La Fiscalía del Tamarugal logró penas de 18 y 13 años de cárcel para los atacantes, quienes amarraron y golpearon a las víctimas mientras pernoctaban en un domo del sector de Anatiña. Los sujetos sustrajeron dos vehículos y especies avaluadas en $30 millones antes de ser capturados por Carabineros en un control en Huara.
Una de las pesadillas más violentas registradas en las zonas turísticas rurales de Tarapacá ha llegado a su cierre judicial. La Fiscalía local logró obtener duras condenas de 18 y 13 años de presidio para los autores de un asalto que conmocionó a la comuna de Pozo Almonte, tras ser declarados culpables del delito de robo con retención contra una pareja que se encontraba en la Reserva Nacional Pampa del Tamarugal.
Los hechos, expuestos ante el tribunal por el fiscal jefe del Tamarugal, Milton Torres, se remontan a la noche del 3 de febrero del año pasado en el sector de Anatiña. Cerca de las 22:30 horas, mientras las víctimas dormían al interior de un domo de Conaf, fueron sorprendidas por una banda de seis sujetos, entre los que se encontraban los ahora condenados: el venezolano Yofran Lucena Lara y el ecuatoriano Erick Zapata Agurto.
Horas de terror y violencia desmedida
Según el relato de la fiscalía, los delincuentes actuaron con extrema agresividad. Utilizando armas de fuego para intimidar a las víctimas, los atacantes las golpearon y procedieron a amarrarlas de pies y manos con cables, dejándolas completamente indefensas.

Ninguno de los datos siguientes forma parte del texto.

### config.mk
export PLATFORM = sky130hd
export DESIGN_NAME = btn_debouncer_multi
export DESIGN_NICKNAME = d
export VERILOG_FILES = /design/src/rtl/btn_pkg.sv /design/src/rtl/btn_channel.sv /design/src/rtl/btn_debouncer_multi.sv
export SDC_FILE = /design/constraint.sdc
export NUM_CORES = 1
export LEC_CHECK = 0
export ABC_CLOCK_PERIOD_IN_PS = 16400
export CAP_MARGIN = 15
export CORE_AREA = 2 2 176 144
export CTS_BUF_LIST = sky130_fd_sc_hd__clkbuf_2
export CTS_CLUSTER_DIAMETER = 120
export DETAILED_ROUTE_END_ITERATION = 10
export DIE_AREA = 0 0 178 146
export SETUP_SLACK_MARGIN = 0.05
export SLEW_MARGIN = 15
export SYNTH_ARGS = -nofsm -noshare
export SYNTH_HDL_FRONTEND = slang
export SYNTH_SLANG_ARGS = --single-unit
### constraint.sdc
create_clock -name clk_100Mhz -period 16.4 [get_ports clk_100Mhz]
set_input_delay 3.28 -clock clk_100Mhz [delete_from_list [all_inputs] [get_ports clk_100Mhz]]
set_output_delay 3.28 -clock clk_100Mhz [all_outputs]
set_load 0.05 [all_outputs]
### src/rtl/btn_pkg.sv
// btn_pkg: shared timing constants, widths and hold-phase encoding for the button debouncer
package btn_pkg;
  function automatic int max2(input int a, input int b);
    return (a > b) ? a : b;
  endfunction
  localparam int DEBOUNCE_100US = 10000;
  localparam int HOLD_500MS = 50000000;
  localparam int REPEAT_100MS = 10000000;
  localparam int CNT_W = $clog2(DEBOUNCE_100US);
  localparam int HOLD_W = $clog2(max2(HOLD_500MS, REPEAT_100MS));
  typedef enum logic {FIRST = 1'b0, REPEAT = 1'b1} phase_t;
endpackage

### src/rtl/btn_channel.sv
// btn_channel: one button: 2-flop sync, stable-count debounce, press/release pulses, hold auto-repeat
module btn_channel
  import btn_pkg::*;
#(
  parameter int COUNT_SIZE = DEBOUNCE_100US,
  parameter int HOLD_COUNT = HOLD_500MS,
  parameter int REPEAT_COUNT = REPEAT_100MS,
  parameter bit REPEAT_EN = 1'b1
) (
  input  logic clk_100Mhz,
  input  logic rst,
  input  logic btn_in,
  output logic btn_level,
  output logic btn_press,
  output logic btn_release,
  output logic btn_repeat
);
  localparam int CW = $clog2(COUNT_SIZE);
  localparam int HW = $clog2(max2(HOLD_COUNT, REPEAT_COUNT));
  logic [1:0] r_sync;
  logic [CW-1:0] r_cnt;
  logic r_level, r_press, r_release;
  logic w_acc, w_fall;
  assign w_acc = (r_sync[1] != r_level) && (r_cnt == CW'(COUNT_SIZE - 1));
  assign w_fall = w_acc && r_level;
  always_ff @(posedge clk_100Mhz or posedge rst)
    if (rst) begin
      r_sync <= '0;
      r_cnt <= '0;
      r_level <= 1'b0;
      r_press <= 1'b0;
      r_release <= 1'b0;
    end else begin
      r_sync <= {r_sync[0], btn_in};
      r_cnt <= (r_sync[1] == r_level || w_acc) ? '0 : r_cnt + 1'b1;
      r_level <= r_level ^ w_acc;
      r_press <= w_acc && !r_level;
      r_release <= w_fall;
    end
  assign btn_level = r_level;
  assign btn_press = r_press;
  assign btn_release = r_release;
  generate
    if (REPEAT_EN) begin : g_rep
      logic [HW-1:0] r_hold, w_hold_nxt;
      phase_t r_phase, w_phase_nxt;
      logic r_repeat, w_repeat_nxt, w_term;
      assign w_term = r_hold == ((r_phase == FIRST) ? HW'(HOLD_COUNT - 1) : HW'(REPEAT_COUNT - 1));
      always_ff @(posedge clk_100Mhz or posedge rst)
        if (rst) begin
          r_hold <= '0;
          r_phase <= FIRST;
          r_repeat <= 1'b0;
        end else begin
          r_hold <= w_hold_nxt;
          r_phase <= w_phase_nxt;
          r_repeat <= w_repeat_nxt;
        end
      // a release accepted on the terminal edge suppresses that repeat pulse
      always_comb begin
        w_hold_nxt = !r_level || w_term ? '0 : r_hold + 1'b1;
        w_phase_nxt = !r_level ? FIRST : (w_term ? REPEAT : r_phase);
        w_repeat_nxt = r_level && w_term && !w_fall;
      end
      assign btn_repeat = r_repeat;
    end else begin : g_norep
      assign btn_repeat = 1'b0;
    end
  endgenerate
endmodule

### src/rtl/btn_debouncer_multi.sv
// btn_debouncer_multi: N_BTN independent debounced button channels
module btn_debouncer_multi
  import btn_pkg::*;
#(
  parameter int N_BTN = 4,
  parameter int COUNT_SIZE = DEBOUNCE_100US,
  parameter int HOLD_COUNT = HOLD_500MS,
  parameter int REPEAT_COUNT = REPEAT_100MS,
  parameter bit REPEAT_EN = 1'b1
) (
  input  logic clk_100Mhz,
  input  logic rst,
  input  logic [N_BTN-1:0] btn_in,
  output logic [N_BTN-1:0] btn_level,
  output logic [N_BTN-1:0] btn_press,
  output logic [N_BTN-1:0] btn_release,
  output logic [N_BTN-1:0] btn_repeat
);
  for (genvar i = 0; i < N_BTN; i++) begin : g_ch
    btn_channel #(
      .COUNT_SIZE(COUNT_SIZE),
      .HOLD_COUNT(HOLD_COUNT),
      .REPEAT_COUNT(REPEAT_COUNT),
      .REPEAT_EN(REPEAT_EN)
    ) u_ch (
      .clk_100Mhz(clk_100Mhz),
      .rst(rst),
      .btn_in(btn_in[i]),
      .btn_level(btn_level[i]),
      .btn_press(btn_press[i]),
      .btn_release(btn_release[i]),
      .btn_repeat(btn_repeat[i])
    );
  end
endmodule

==> results.txt <==
Register area share after synthesis: 49.22%
Inserted Clock Buffers: 17
Total negative setup slack: 0 ns
Wire length per cell: 14.56 um
Worst rel slew slack: 41.12%
Final Max Slew Viols: 0
Synth Area in XOR/XNOR: 9.164%
Pwr Density: 70.90 mW/mm2
Setup crit end kind: output port
Int Power: 529.4 uW
Clock share of power: 31.8%
Num ports: 22
P_leak: 3.737 nW
Final-report hold violation count: 0
Mapped Nets: 948
Yosys top cell area share: 49.22%
MaxCap Viol Count: 0
CTS H-tree depth: 4
Syn_area_per_cell: 10.23 um2
Initial Utilization: 39.73%
DP HPWL: 11,420 um
Worst path top cell family by delay: buffers and inverters
Hold_sp: g_ch[3].u_ch.r_sync[0]$_DFF_PP0_
Final nets: 935
Post-Route Utilization: 41.99%
DRT Pass-1 Iters: 5
Post-synth top cells: dfrtp_1 (188), nor3_1 (68), nor2_1 (63)
Crit path DAT: 2.15 ns
Vias in the first global route: 6,418
Starting DRC count in detailed routing: 485
Hold Buf Count CTS: 0
Detailed Route WL: 18,250 um
Yosys reg bits: 188
Post-Synthesis Cells: 934
Mux cell area share after synthesis: 0.4713%
Worst skew pair latency: 0.77 ns
Final Skew: 0.04388 ns
Critical R2R Launch: g_ch[1].u_ch.g_rep.r_hold[9]$_DFF_PP0_
Synth Cell Area: 0.009558 mm2
Worst slew pin tran: 0.8832 ns
CP peak stage delay: 0.85 ns
Kind of critical path: reg2out
Number of vias per cell: 5.525
Clk sinks: 188
Ratio of final minimum period to clock period: 33.09%
Post-synthesis compound-gate area fraction: 8.836%
Congestion Overflow GR: 0
Fin crit period: 5.426 ns
Die Y: 146 um
First-pass GRT wire length: 31,860 um
Via count: 6,923
I/O Buffers: 21
Share of cells above drive strength 1: 5.675%
Synth cell types: 49
Detail Route Antenna Nets: 0
Largest net degree at the start of global routing: 120
Sequential power share: 65.9%
CTS root buf: clkbuf_2
Row cnt: 51
Most instantiated library cell after synthesis: dfrtp_1
Largest cells by area after synthesis: dfrtp_1 (49%), xor2_1 (5.1%), xnor2_1 (4.0%)
HP Class: reg2reg
CTS clk-pin slew, worst paths: 0.28 ns
Leading area contributor after synthesis: dfrtp_1
Switching pwr: 186.8 uW
EDFF count, synth: 0
Sw Ratio: 26.08%
Worst path buffer plus inverter count: 1
RD Place Congestion: 0.7963
Crit-path slowest cell: clkdlybuf4s50_1
Achievable Freq: 184.3 MHz
DRC Markers: 0
Peak supply drop: 0.05543 mV
Most common flop cell mapped by yosys: dfrtp_1
Worst Path Required: 13.12 ns
CTS tree: yes
Adder-cell area share of the yosys netlist: 1.047%
CP startpoint kind: flop
Clock Tree Buf Depth: 2
RSZ-0062 raised after global routing: false
Status: finished, final reports clean
R2R Setup Slk: 13.82 ns
Main combinational cell family by area after synthesis: simple AND/OR/NAND/NOR gates
Tot GR Track Use: 14.72%
Synthesis Warnings: 0
Crit path cell chain: clkdlybuf4s50_1
Core area: 0.02406 mm2
Die area: 0.02599 mm2
Post-CTS setup buffers: 0
Combinational share of power: 2.3%
Post-synth ARST share: 100.0%
Antenna violations before repair: 1
Die X: 178 um
Post-Synth Simple-Gate Area: 26.97%
Post_cts resized: 0
Layout area overhead: 5.695%
Critical Path Fanout Max: 7
# setup viols final: 0
[path summary, 6_finish.rpt]
check,endpoint,depth (start not counted)
worst min-delay path,g_ch[3].u_ch.r_sync[1]$_DFF_PP0_,0
max in group asynchronous,g_ch[2].u_ch.g_rep.r_hold[16]$_DFF_PP0_,3
worst max-delay path,btn_level[2],1
worst max register to register,g_ch[1].u_ch.g_rep.r_hold[1]$_DFF_PP0_,5
min in group asynchronous,g_ch[1].u_ch.r_sync[0]$_DFF_PP0_,2
worst min register to register,g_ch[3].u_ch.r_sync[1]$_DFF_PP0_,0
[kinds of logic after synthesis]
kind of cell,after synthesis
AND/OR/NAND/NOR,449
adder cells (fa/ha/maj),8
multiplexers,4
AO/OA/AOI/OAI,107
buffers and inverters,78
flip-flops,188
XOR/XNOR,100
[routing by layer]
layer  track usage [%]  wire length, um  vias up  share of wire (%)
met5                 0                0        -                  0
met4             3.648              181        0               0.99
met3             3.187              571       13                3.1
met2             21.55             7904       89                 43
met1             22.02             9589     3369                 53
li1                  -                -     3452                  -
[cells in the final DEF (no fill, tap or decap), types with 4 or more instances in the layout]
master / netlist / layout
dfrtp_1: 188 / 188
nor3_1: 68 / 68
nor2_1: 63 / 63
nand4_1: 59 / 59
nand3_1: 58 / 58
xor2_1: 56 / 56
a211oi_1: 46 / 46
xnor2_1: 44 / 44
nand2_1: 43 / 43
or4_1: 32 / 32
o31ai_1: 26 / 26
or3_1: 22 / 22
clkdlybuf4s50_1: 0 / 21
and4_1: 20 / 20
and3_1: 20 / 20
o21ai_0: 19 / 19
clkbuf_2: 2 / 17
inv_1: 16 / 15
nor4_1: 14 / 14
nor3b_1: 9 / 9
nor4b_1: 8 / 8
and2_1: 8 / 8
ha_1: 8 / 8
clkinv_1: 4 / 6
inv_6: 0 / 5
clkinvlp_4: 0 / 5
buf_4: 20 / 5
a2111oi_4: 4 / 4
o211a_1: 4 / 4
mux2_2: 4 / 4
o21a_1: 4 / 4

Mientras el grupo sustraía artículos electrónicos, celulares y hasta una cocinilla, el objetivo mayor fue el robo de dos vehículos: un Mitsubishi Délica y un Chevrolet Captiva. Sin embargo, la crueldad del acto no terminó ahí; los sujetos decidieron mantener a la pareja retenida bajo la custodia de una mujer, mientras parte de la banda salía del sector con la intención de regresar más tarde por más especies.
La caída de la banda en la ruta
El plan criminal comenzó a desmoronarse a las 5:30 horas de la madrugada siguiente. Carabineros de la tenencia de Huara, en un control de rutina en la Ruta 5 Norte, interceptaron el vehículo Mitsubishi Délica. En su interior viajaban Lucena Lara y Zapata Agurto, quienes no poseían licencia de conducir ni documentos del móvil. Tras verificar sus identidades, la policía constató que ambos ya mantenían órdenes de detención vigentes por otros delitos de robo.
Casi en paralelo, a las 6:30 horas, las víctimas en el sector de Anatiña lograron una hazaña de supervivencia. Aprovechando un descuido de la mujer que los custodiaba, consiguieron zafarse de sus amarras y huir hacia otro domo cercano para pedir auxilio. Este acto de valentía permitió a Carabineros detener a la mujer en el lugar de los hechos y que las víctimas reconocieran a los otros dos sujetos que ya se encontraban retenidos en la garita de Huara.
Secuelas físicas, económicas y psicológicas
El juicio oral reveló el profundo daño causado por los antisociales. Producto del ataque, una de las víctimas sufrió una fractura de carácter grave, además de las múltiples lesiones leves de su acompañante. En términos económicos, el impacto fue devastador: el recinto turístico debió cerrar sus puertas por un año y medio, acumulando pérdidas estimadas en 30 millones de pesos.
El fiscal Torres, apoyado por el Centro de Apoyo a Víctimas de Delitos Violentos, presentó testimonios desgarradores de los afectados, quienes detallaron las consecuencias psicológicas que mantienen hasta el día de hoy. Respecto a la mujer involucrada en la custodia de las víctimas, se informó que permanece en prisión preventiva a la espera de peritajes del Servicio Médico Legal (SML) debido a presuntos problemas psiquiátricos.